A maior ideia do mundo (Cristianismo), foi alvo de severas perseguições durante muitos anos e só cresceu, resistindo às divisões internas.
No Brasil, nao é diferente: as ideias têm vida própria. Fruto da miscigenação ou de traços culturais inexplicáveis, elas se enraízam, florescem e, quando genuínas, resistem às mais ferozes tentativas de supressão. O fenômeno Bolsonarista é um exemplo vivo disso. Mais do que um movimento político, ele representa um élan, uma energia coletiva que conecta milhões de brasileiros a uma visão de mundo ancorada em valores como liberdade, patriotismo, família e rejeição ao establishment. Essa força, profundamente enraizada no imaginário popular, tem desafiado as investidas de um sistema que tenta, a todo custo, apagá-la.

O establishment brasileiro — composto por elites políticas, financeiras, midiáticas e judiciais — tem empregado táticas variadas para desmantelar a ideia Bolsonarista. Censura nas redes sociais, perseguições judiciais, narrativas de deslegitimação e até tentativas de reescrever a história recente são algumas das armas utilizadas. Contudo, essas estratégias, longe de enfraquecer o movimento, parecem reforçar sua resiliência.
Por quê?
Porque o Bolsonarismo não é apenas @jairbolsonaro, mas uma expressão do anseio popular por ruptura com um sistema visto como corrupto, elitista e desconectado das demandas do povo.
O élan Bolsonarista é alimentado por uma conexão visceral com o brasileiro comum. Ele fala a língua das ruas, dos trabalhadores, dos que se sentem ignorados pelas instituições. Essa conexão não se baseia apenas em promessas políticas, mas em uma identificação cultural e emocional. Bolsonaro, com seu estilo direto e sem filtros, tornou-se um símbolo de resistência contra uma hegemonia cultural imposta por décadas. Seus apoiadores não veem nele apenas um político, mas um porta-voz de suas frustrações e esperanças.

As tentativas de esvaziar essa ideia através da perseguição têm se mostrado ineficazes porque ideias autênticas não morrem sob pressão — elas se fortalecem. Cada ação percebida como injustiça, cada tentativa de silenciamento, apenas amplifica o sentimento de revolta que dá vida ao Bolsonarismo. A história ensina: ideias perseguidas tendem a ganhar mártires, e mártires inspiram movimentos. A repressão, ao invés de apagar, acende a chama da resistência.

Além disso, o Bolsonarismo se adapta. Ele transcende o próprio Bolsonaro, encontrando eco em pessoas nas redes sociais, em conversas nas praças e nas igrejas. É uma ideia que vive no imaginário do povo, e o povo não se curva facilmente.
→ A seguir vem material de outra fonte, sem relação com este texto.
--- src/rtl/clkmgr_sup_pkg.sv ---
package clkmgr_sup_pkg;
  typedef enum logic [1:0] {ST_HOLD, ST_WAIT, ST_RUN} supState_t;

  // control -> datapath strobes
  typedef struct packed {
    logic holdActive;
    logic waitActive;
    logic retryInc;
  } ctlStrobe_t;

  // datapath -> control flags
  typedef struct packed {
    logic stableS;
    logic lockS;
    logic fxStopS;
    logic fbStopS;
    logic rstDone;
    logic lockTimeout;
    logic stopLong;
  } dpFlags_t;
endpackage

--- src/rtl/clkmgr_sup_dp.sv ---
module clkmgr_sup_dp
  import clkmgr_sup_pkg::*;
#(
  parameter int RST_LEN   = 3,
  parameter int STOP_TOL  = 20,
  parameter int LOCK_WAIT = 30,
  parameter int RETRY_W   = 4
) (
  input  logic               refClk,
  input  logic               rstN,
  input  logic               inClkStable,
  input  logic               mgrLocked,
  input  logic [3:1]         statusHi,
  input  ctlStrobe_t         strobe,
  output dpFlags_t           flags,
  output logic [RETRY_W-1:0] retryCount
);
  localparam int SYNC_W  = 5;
  localparam int RST_CW  = $clog2(RST_LEN + 1);
  localparam int STOP_CW = $clog2(STOP_TOL + 1);
  localparam int LOCK_CW = $clog2(LOCK_WAIT + 1);

  logic [SYNC_W-1:0] rawIn, syncOut;
  assign rawIn = {statusHi, mgrLocked, inClkStable};

  generate
    for (genvar i = 0; i < SYNC_W; i++) begin : g_sync
      logic stageA, stageB;
      always_ff @(posedge refClk or negedge rstN) begin
        if (!rstN) begin
          stageA <= 1'b0;
          stageB <= 1'b0;
        end else begin
          stageA <= rawIn[i];
          stageB <= stageA;
        end
      end
      assign syncOut[i] = stageB;
    end
  endgenerate

  logic [RST_CW-1:0]  rstCnt;
  logic [STOP_CW-1:0] stopCnt;
  logic [LOCK_CW-1:0] lockCnt;
  logic [RETRY_W-1:0] retryQ;
  logic rstDone, lockTimeout, stopLong;

  assign rstDone     = int'(rstCnt) >= RST_LEN - 1;
  assign lockTimeout = int'(lockCnt) >= LOCK_WAIT - 1;
  assign stopLong    = int'(stopCnt) >= STOP_TOL;

  always_ff @(posedge refClk or negedge rstN) begin
    if (!rstN) begin
      rstCnt  <= '0;
      stopCnt <= '0;
      lockCnt <= '0;
      retryQ  <= '0;
    end else begin
      if (!strobe.holdActive)  rstCnt <= '0;
      else if (!rstDone)       rstCnt <= rstCnt + RST_CW'(1);

      if (!strobe.waitActive)  lockCnt <= '0;
      else if (!lockTimeout)   lockCnt <= lockCnt + LOCK_CW'(1);

      if (!syncOut[2])         stopCnt <= '0;
      else if (!stopLong)      stopCnt <= stopCnt + STOP_CW'(1);

      if (strobe.retryInc && retryQ != '1) retryQ <= retryQ + RETRY_W'(1);
    end
  end

  always_comb begin
    flags.stableS     = syncOut[0];
    flags.lockS       = syncOut[1];
    flags.fxStopS     = syncOut[3];
    flags.fbStopS     = syncOut[4];
    flags.rstDone     = rstDone;
    flags.lockTimeout = lockTimeout;
    flags.stopLong    = stopLong;
  end

  assign retryCount = retryQ;
endmodule

--- src/rtl/clkmgr_sup_ctrl.sv ---
module clkmgr_sup_ctrl
  import clkmgr_sup_pkg::*;
#(
  parameter bit FX_USED = 1'b1
) (
  input  logic       refClk,
  input  logic       rstN,
  input  dpFlags_t   flags,
  output ctlStrobe_t strobe,
  output logic       mgrReset,
  output logic       clocksGood
);
  supState_t state, stateNext;
  logic fault, retryNow;

  assign fault = !flags.lockS || flags.fbStopS || flags.stopLong ||
                 (FX_USED && flags.fxStopS);

  always_comb begin
    stateNext = state;
    retryNow  = 1'b0;
    unique case (state)
      ST_HOLD: if (flags.rstDone && flags.stableS) stateNext = ST_WAIT;
      ST_WAIT: begin
        if (flags.lockS) stateNext = ST_RUN;
        else if (flags.lockTimeout) begin
          stateNext = ST_HOLD;
          retryNow  = 1'b1;
        end
      end
      ST_RUN:  if (fault) stateNext = ST_HOLD;
      default: stateNext = ST_HOLD;
    endcase
  end

  always_ff @(posedge refClk or negedge rstN) begin
    if (!rstN) state <= ST_HOLD;
    else       state <= stateNext;
  end

  always_comb begin
    strobe.holdActive = (state == ST_HOLD);
    strobe.waitActive = (state == ST_WAIT);
    strobe.retryInc   = retryNow;
  end

  assign mgrReset   = (state == ST_HOLD);
  assign clocksGood = (state == ST_RUN);
endmodule

--- src/rtl/clkmgr_supervisor.sv ---
module clkmgr_supervisor
  import clkmgr_sup_pkg::*;
#(
  parameter bit CALIBRATED       = 1'b0,
  parameter int SHORT_RST_CYCLES = 3,
  parameter int LONG_RST_CYCLES  = 10_000_000,
  parameter int STOP_TOL_CYCLES  = 5_000_000,
  parameter int LOCK_WAIT_CYCLES = 1_000_000,
  parameter int RETRY_W          = 4,
  parameter bit FX_USED          = 1'b1
) (
  input  logic               refClk,
  input  logic               rstN,
  input  logic               inClkStable,
  input  logic               mgrLocked,
  input  logic [3:0]         mgrStatus,
  output logic               mgrReset,
  output logic               clocksGood,
  output logic [RETRY_W-1:0] retryCount
);
  localparam int SHORT_EFF = (SHORT_RST_CYCLES < 3) ? 3 : SHORT_RST_CYCLES;
  localparam int RST_LEN   = CALIBRATED ? LONG_RST_CYCLES : SHORT_EFF;

  ctlStrobe_t strobe;
  dpFlags_t   flags;

  // phase-shift overflow is deliberately not acted upon
  logic unusedOvf;
  assign unusedOvf = mgrStatus[0];

  clkmgr_sup_dp #(
    .RST_LEN  (RST_LEN),
    .STOP_TOL (STOP_TOL_CYCLES),
    .LOCK_WAIT(LOCK_WAIT_CYCLES),
    .RETRY_W  (RETRY_W)
  ) u_dp (
    .refClk     (refClk),
    .rstN       (rstN),
    .inClkStable(inClkStable),
    .mgrLocked  (mgrLocked),
    .statusHi   (mgrStatus[3:1]),
    .strobe     (strobe),
    .flags      (flags),
    .retryCount (retryCount)
  );

  clkmgr_sup_ctrl #(
    .FX_USED(FX_USED)
  ) u_ctrl (
    .refClk    (refClk),
    .rstN      (rstN),
    .flags     (flags),
    .strobe    (strobe),
    .mgrReset  (mgrReset),
    .clocksGood(clocksGood)
  );
endmodule

--- config.mk ---
export PLATFORM = sky130hd
export DESIGN_NAME = clkmgr_supervisor
export DESIGN_NICKNAME = d
export VERILOG_FILES = /design/src/rtl/clkmgr_sup_pkg.sv /design/src/rtl/clkmgr_sup_dp.sv /design/src/rtl/clkmgr_sup_ctrl.sv /design/src/rtl/clkmgr_supervisor.sv
export SDC_FILE = /design/constraint.sdc
export NUM_CORES = 1
export LEC_CHECK = 0
export BUFFER_PORTS_ARGS = -buffer_cell sky130_fd_sc_hd__buf_2
export CAP_MARGIN = 15
export CORE_MARGIN = 2
export CORE_UTILIZATION = 59
export CTS_CLUSTER_DIAMETER = 120
export DETAILED_ROUTE_END_ITERATION = 10
export HOLD_SLACK_MARGIN = 0.06
export MAX_ROUTING_LAYER = met4
export PLACE_DENSITY_LB_ADDON = 0.1
export RECOVER_POWER = 25
export SYNTH_ARGS = -nofsm -noshare
export SYNTH_HDL_FRONTEND = slang
export SYNTH_SLANG_ARGS = --single-unit
--- constraint.sdc ---
create_clock -name refClk -period 4 [get_ports refClk]
set_input_delay 0.6 -clock refClk [delete_from_list [all_inputs] [get_ports refClk]]
set_output_delay 0.6 -clock refClk [all_outputs]
set_load 0.05 [all_outputs]
==> results of run 1 <==
==> cell type report <==
type,count,area [um2]
fillers,430,1720
inverters,9,33.8
multi-input cells,224,1450
clock inverters,4,47.5
well taps,70,87.6
repair buffers,13,66.3
clock buffers,12,145
flip-flops and latches,61,1530
==> flip-flops by register name (all words and copies together) (netlist names) <==
| register | cells |
|---|---|
| u_dp.lockCnt | 20 |
| u_dp.g_sync.stageA | 5 |
| u_dp.g_sync.stageB | 5 |
| u_dp.rstCnt | 2 |
| u_dp.retryCount | 4 |
| u_dp.stopCnt | 23 |
| u_ctrl.state | 2 |
==> synthesized netlist by cell type, drive strengths merged <==
| library cell | instances |
|---|---|
| nand3b | 1 |
| and2 | 3 |
| a21bo | 1 |
| o21a | 3 |
| nor3 | 9 |
| nand2b | 9 |
| a211oi | 3 |
| o41ai | 3 |
| o31a | 1 |
| or3b | 1 |
| nor2b | 4 |
| o311ai | 4 |
| o22a | 1 |
| nor3b | 1 |
| clkbuf | 7 |
| mux2 | 1 |
| nor4b | 1 |
| nor4 | 3 |
| or4 | 6 |
| xor2 | 5 |
| nor2 | 25 |
| mux2i | 5 |
| or2 | 1 |
| o211ai | 3 |
| a31oi | 3 |
| and3 | 6 |
| and4 | 7 |
| o21ai | 15 |
| nand4 | 10 |
| a311oi | 1 |
| a21oi | 17 |
| o31ai | 4 |
| or4b | 1 |
| nand2 | 21 |
| xnor2 | 12 |
| nand3 | 14 |
| buf | 4 |
| dfrtp | 61 |
| or3 | 11 |
| inv | 9 |
| o2111ai | 2 |
| a21o | 1 |
| ha | 5 |
==> cells by family (layout without fill, tap and decap cells) <==
logic type / after synthesis / after routing / synth area share
XOR/XNOR: 17 / 17 / 0.0484
buffers and inverters: 20 / 38 / 0.0333
adder cells (fa/ha/maj): 5 / 5 / 0.0203
AO/OA/AOI/OAI: 62 / 62 / 0.136
multiplexers: 6 / 6 / 0.0199
flip-flops: 61 / 61 / 0.496
AND/OR/NAND/NOR: 134 / 134 / 0.246
==> path summary, 6_finish.rpt <==
check                           cells after the start                     to  slack (ns)
min in group asynchronous                           1       u_dp.lockCnt[12]        0.91
worst min register to register                      0  u_dp.g_sync[0].stageB        0.35
max in group asynchronous                           1        u_dp.stopCnt[6]        1.83
worst max-delay path                                5       u_dp.stopCnt[12]        1.75
worst max register to register                      5       u_dp.stopCnt[12]        1.75
worst min-delay path                                0  u_dp.g_sync[0].stageB        0.35
==> routing by layer <==
layer	vias up	track usage	routed length, um
met1	1147	0.288	2620
met3	6	0.0723	215
met4	0	0.0764	61
met2	47	0.378	2950
met5	-	-	0
li1	1145	-	-
==> power breakdown <==
group / switching, mW / total [mW] / internal [mW]
Combinational: 0.132 / 0.194 / 0.0628
Sequential: 0.0332 / 0.684 / 0.650
Clock: 0.231 / 0.534 / 0.303
Total: 0.396 / 1.41 / 1.02
==> worst max-delay path, cell delays in order (launching register included) <==
cell	delay, ns
dfrtp_1	0.43
or3b_1	0.43
nor4b_4	0.34
a21o_1	0.56
o311ai_0	0.24
o41ai_1	0.11
==> stage by stage <==
stage	hold WS [ns]	setup WS (ns)	cells
global placement	0.331	1.82	377
floorplan	0.304	2.15	305
CTS	0.348	1.74	393
detailed placement	0.335	1.80	377
finish	0.347	1.75	393
global route	0.349	1.32	393
==> flow_summary.json, run 1 <==
{
  "synth_seq_area_share": 0.496,
  "insertedDiodeCount": 0,
  "synth_nets": 318,
  "first_iter_violations": 137,
  "layout_commonest_cell": "dfrtp_1",
  "min_period_over_period": 0.562,
  "ys_ff_latch": 61,
  "cp-end-kind": "flip-flop",
  "worstPathArrival_ns": 2.46,
  "hold_path_startpoint": "u_dp.g_sync[0].stageA",
  "grt_usage": 0.236,
  "grt_pass1_wl_mm": 10.7,
  "num_rows": 26,
  "final_cell_area_mm2": 0.00335,
  "relSlewSlack": -0.470,
  "yosys-top-cells-area": "dfrtp_1 (50%), xnor2_1 (3.4%), nor2_1 (2.9%), a21oi_1 (2.8%), nand2_1 (2.6%)",
  "cts_resized": 0,
  "avgViaCountPerCell": 5.97,
  "reg2reg_from": "u_dp.stopCnt[20]",
  "syn_area_mm2": 0.00308,
  "htree_levels": 3,
  "finalPower_mw": 1.41,
  "wl_per_cell_um": 14.9,
  "wl_mm": 5.84,
  "synth_cell_types": 50,
  "core_area_mm2": 0.00507,
  "drc": 0,
  "synth_area_per_cell_um2": 10.1,
  "setup_viol_count_final": 0,
  "first_pass_iters": 4,
  "cts_tree": "built",
  "postCtsHoldBufs": 0,
  "grt_max_degree": 44,
  "drive_gt1_frac": 0.105,
  "power_density_mw_per_mm2": 421,
  "start_kind": "flip-flop",
  "clock_sinks": 61,
  "setup_tns_ns": 0,
  "area.growth.synth_to_final_pct": 9.03,
  "crit_fanout": 21,
  "dieArea_mm2": 0.00581,
  "ir_drop_mv": 0.303,
  "most-common-layout-cells": "dfrtp_1 (61), nor2_1 (24), nand2_1 (21)",
  "criticalPathCategory": "flip-flop to flip-flop",
  "gp_congestion": 0.807,
  "ios": 14,
  "numCtsBuffers": 9,
  "root_buffer": "clkbuf_8",
  "status": "complete, but fails checks",
  "cp.required_ns": 4.21,
  "initial_core_util": 0.606,
  "clockBufferDepth": 2,
  "fin_util": 0.661,
  "place_hpwl_mm": 3.82,
  "fp.dieW_um": 76.2,
  "post-cts-setup-buffers": 0,
  "die_h_um": 76.2,
  "yosys.area.top_type": "dfrtp_1",
  "finalCriticalPeriod_ns": 2.25,
  "violations": "capacitance limit, slew limit",
  "power.leakage_nw": 1.39,
  "placed_cell_area_mm2": 0.00316,
  "fin_worst_skew_ns": 0.00381,
  "ant_nets": 0,
  "hold_path.class": "flip-flop to flip-flop",
  "yosys.area.top_type_share": 0.496,
  "antenna_found_initial": 0,
  "cap_viol_max_count": 1,
  "fin_nets": 331,
  "tightest_slew_ns": 2.21,
  "grt-ovfl-total": 0,
  "grt_pass1_vias": 2332,
  "grt_setup_unrepaired": "false",
  "syn_inst": 305,
  "ys_warn_count": 0,
  "timing.fmax_ghz": 0.445,
  "path_clk_slew_ns": 0.07,
  "slew_viol_final": 44,
  "critical_path.startpoint": "u_dp.stopCnt[20]",
  "clk_latency_ns": 0.33,
  "portBuffers": 12,
  "vias": 2345,
  "hold_viol": 0
}
No activity file was read; power rests on OpenSTA's default activity.
==> run 2, diff against run 1 <==
Clock period 4 ns to 2.1 ns, I/O delays scaled along.
==> run 2 against run 1 <==
The flow now finishes without violations. Sequential power increased by 90%. Design area increased by 5.2%. Worst hold slack got worse by 0.27 ns. Clock-buffer cell count unchanged. First-iteration DRC count decreased by 6.6%. Critical endpoint is now u_dp.stopCnt[7]. Largest cell class unchanged. Highest routed layer unchanged.
==> flow_summary.json, run 2 (same netlist as run 1, synthesis figures left out) <==
{
  "grt_usage": 0.233,
  "dieArea_mm2": 0.00581,
  "gp_congestion": 0.790,
  "p_int_mw": 1.86,
  "core_area_mm2": 0.00507,
  "fin_worst_skew_ns": 0.00938,
  "grt_setup_unrepaired": "true",
  "cap_viol_max_count": 0,
  "grt-ovfl-total": 0,
  "finalCriticalPeriod_ns": 1.99,
  "path_clk_slew_ns": 0.07,
  "num_rows": 26,
  "p_comb_frac": 0.153,
  "seqPwrFrac": 0.491,
  "start_kind": "flip-flop",
  "criticalPathCategory": "flip-flop to flip-flop",
  "nFillCells": 397,
  "cts_tree": "built",
  "cp_slowest_cell": "or3b_1",
  "setup_viol_count_final": 0,
  "finalPower_mw": 2.65,
  "hold_viol": 0,
  "avgViaCountPerCell": 5.91,
  "grt_pass1_wl_mm": 10.6,
  "cp-end-kind": "flip-flop",
  "relSlewSlack": 0.196,
  "numCtsBuffers": 9,
  "fin_nets": 351,
  "crit_fanout": 5,
  "area.growth.synth_to_final_pct": 14.7,
  "power.leakage_nw": 1.49,
  "tightest_slew_ns": 1.21,
  "wl_mm": 5.99,
  "htree_levels": 3,
  "fin_cells": 413,
  "switchingPower_mw": 0.783,
  "ant_nets": 0,
  "ir_drop_mv": 0.565,
  "place_hpwl_mm": 3.96,
  "grt_max_degree": 42,
  "worstPathArrival_ns": 2.22,
  "most-common-layout-cells": "dfrtp_1 (61), nor2_1 (24), nand2_1 (21)",
  "initial_core_util": 0.606,
  "cp_num_buf_inv": 0,
  "reg.largest.list": "u_dp.stopCnt: 23 flops, u_dp.lockCnt: 20 flops",
  "setup_tns_ns": 0,
  "path_cells": "or3b_1 > nor4b_4 > a21oi_1 > and4_1 > mux2i_1",
  "fp.dieW_um": 76.2,
  "wl_per_cell_um": 14.5,
  "antenna_found_initial": 0,
  "status": "finished, final reports clean",
  "clockBufferDepth": 2,
  "slew_viol_final": 0,
  "ios": 14,
  "drive_gt1_frac": 0.163,
  "p_sw_frac": 0.296,
  "first_iter_violations": 128,
  "drc": 0,
  "first_pass_iters": 4,
  "dp.cells": 395,
  "root_buffer": "clkbuf_8",
  "slowest_delay_ns": 0.44,
  "power_density_mw_per_mm2": 750,
  "regMostFlops": "u_dp.stopCnt",
  "portBuffers": 12,
  "vias": 2440,
  "clk_latency_ns": 0.34,
  "layout_commonest_cell": "dfrtp_1",
  "hold_path.class": "input pin to flip-flop",
  "critical_path.top_delay_family": "simple AND/OR/NAND/NOR gates",
  "largest_reg_flops": 23,
  "grt_pass1_vias": 2380,
  "die_h_um": 76.2,
  "clockPowerShare": 0.356,
  "cp.required_ns": 2.33,
  "insertedDiodeCount": 0,
  "min_period_over_period": 0.947,
  "timing.fmax_ghz": 0.503,
  "clock_sinks": 61
}
[run 2: changes by cell type in the layout (fill, tap and decap cells not counted), sizes merged]
| cell | previous run | this run |
|---|---|---|
| buf | 12 | 30 |
| bufinv | 1 | 0 |
| dlygate4sd3 | 0 | 1 |
| a31oi | 3 | 4 |
| clkinv | 2 | 3 |
[run 2: per-stage QoR]
step	utilization	worst slack (ns)	cell area [um2]	hold WS, ns
4_1_cts	0.689	0.0505	3500	0.0701
3_3_place_gp	0.652	0.0784	3310	0.312
6_report	0.695	0.112	3530	0.0768
2_1_floorplan	-	0.248	3080	0.0194
3_5_place_dp	0.652	0.0625	3310	0.308
5_1_grt	0.695	-0.00320	3530	0.0678
[run 2: worst paths after layout]
kind | start | end | slack (ns) | cells after the start
max | u_dp.stopCnt[20] | u_dp.stopCnt[7] | 0.11 | 5
max in group asynchronous | rstN | u_dp.stopCnt[0] | 0.55 | 3
min | mgrStatus[1] | u_dp.g_sync[2].stageA | 0.08 | 1
max reg2reg | u_dp.stopCnt[20] | u_dp.stopCnt[7] | 0.11 | 5
min in group asynchronous | rstN | u_dp.lockCnt[10] | 0.74 | 2
min reg2reg | u_dp.g_sync[1].stageA | u_dp.g_sync[1].stageB | 0.35 | 0
[run 2: area by class of cell]
type / count / area [um2] / share of cell area
Sequential cell: 61 / 1530 / 0.433
Multi-Input combinational cell: 225 / 1480 / 0.419
Tap cell: 70 / 87.6 / 0.0248
Inverter: 9 / 33.8 / 0.00957
Timing Repair Buffer: 32 / 224 / 0.0635
Clock inverter: 4 / 22.5 / 0.00638
Clock buffer: 12 / 155 / 0.0440
[run 2: worst reg2reg max path: cells and delay by family, from the launching register on]
kind | cells | cell delay, ns
DFF | 1 | 0.43
and+or+nand+nor | 3 | 1.07
AOI/OAI and AO/OA | 1 | 0.26
muxes | 1 | 0.11
[run 2: per-layer routing]
layer | up-vias | GRT usage | routed length [um]
li1 | 1188 | - | -
met4 | 0 | 0.0873 | 125
met2 | 27 | 0.369 | 3080
met1 | 1213 | 0.294 | 2640
met3 | 12 | 0.0545 | 139
met5 | - | - | 0
[run 2: timing repair]
action,CTS,global route
endpoints found under the setup margin,0,6
resized for setup,0,3
hold buffers,1,0
endpoints found under the hold margin,20,0
setup buffers,0,0
[run 2: power groups by stage]
| stage | Combinational (mW) | Clock (mW) | Sequential (mW) |
|---|---|---|---|
| after global placement | 0.395 | 0 | 1.31 |
| final | 0.406 | 0.941 | 1.30 |
| after CTS | 0.412 | 0.959 | 1.30 |
| after floorplan | 0.288 | 0 | 1.31 |
| after global routing | 0.456 | 1.02 | 1.31 |
| after detailed placement | 0.406 | 0 | 1.32 |
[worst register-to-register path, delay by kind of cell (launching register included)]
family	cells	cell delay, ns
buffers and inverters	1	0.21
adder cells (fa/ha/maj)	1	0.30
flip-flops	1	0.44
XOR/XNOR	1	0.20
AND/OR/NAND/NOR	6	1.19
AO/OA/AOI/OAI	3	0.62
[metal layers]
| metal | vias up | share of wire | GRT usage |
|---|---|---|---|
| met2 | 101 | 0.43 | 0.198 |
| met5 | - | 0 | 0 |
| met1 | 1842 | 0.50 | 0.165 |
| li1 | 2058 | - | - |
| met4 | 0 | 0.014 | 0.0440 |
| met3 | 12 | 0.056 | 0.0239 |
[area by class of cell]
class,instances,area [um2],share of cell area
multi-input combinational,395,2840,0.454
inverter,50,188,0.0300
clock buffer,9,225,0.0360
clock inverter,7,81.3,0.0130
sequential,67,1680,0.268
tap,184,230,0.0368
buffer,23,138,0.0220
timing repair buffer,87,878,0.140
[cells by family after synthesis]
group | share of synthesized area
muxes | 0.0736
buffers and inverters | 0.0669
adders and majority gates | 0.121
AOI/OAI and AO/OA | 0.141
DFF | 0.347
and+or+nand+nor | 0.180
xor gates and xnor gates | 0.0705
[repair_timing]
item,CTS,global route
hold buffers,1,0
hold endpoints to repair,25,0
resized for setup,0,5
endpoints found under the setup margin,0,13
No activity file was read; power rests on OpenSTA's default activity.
O establishment pode controlar instituições, mas não controla o coração de milhões que encontraram no Bolsonarismo uma caixa de ressonância de sua luta.

Tentar vencer uma ideia pela força é como tentar apagar o fogo com gasolina. O Bolsonarismo, com seu élan e sua conexão com o povo, não será apagado por perseguições. Pelo contrário, cada tentativa de suprimi-lo só reforça sua relevância. No fim, a lição é clara: ideias verdadeiramente populares, enraizadas no sentimento coletivo, são mais fortes do que qualquer aparato de poder. E o Brasil, com sua história de resistência, sabe disso melhor do que ninguém.

Assim, a tornozeleira, a prisão domiciliar, a multa e a condenação à 27 anos de prisão, ao invés de esvaziar de uma vez a ideia Bolsonarista da mente dos apoiadores, desperta em outras pessoas uma sensação de empatia em virtude da deslealdade e da evidente injustiça sofrida por Bolsonaro.
De modo que, até inimigos declarados de Bolsonaro, deixam de seguir o instinto de sobrevivência política e começam a raciocinar que podem ser as próximas vítimas do establishment.

Ou seja, eivados pelo ódio e pelo desejo de vingança, os imorais da República brasileira, juram que estão destruindo com risos de deboches, quando na verdade adubam o pensamento Bolsonarista, que de tão grande, já aprendeu a lidar com suas próprias divisões.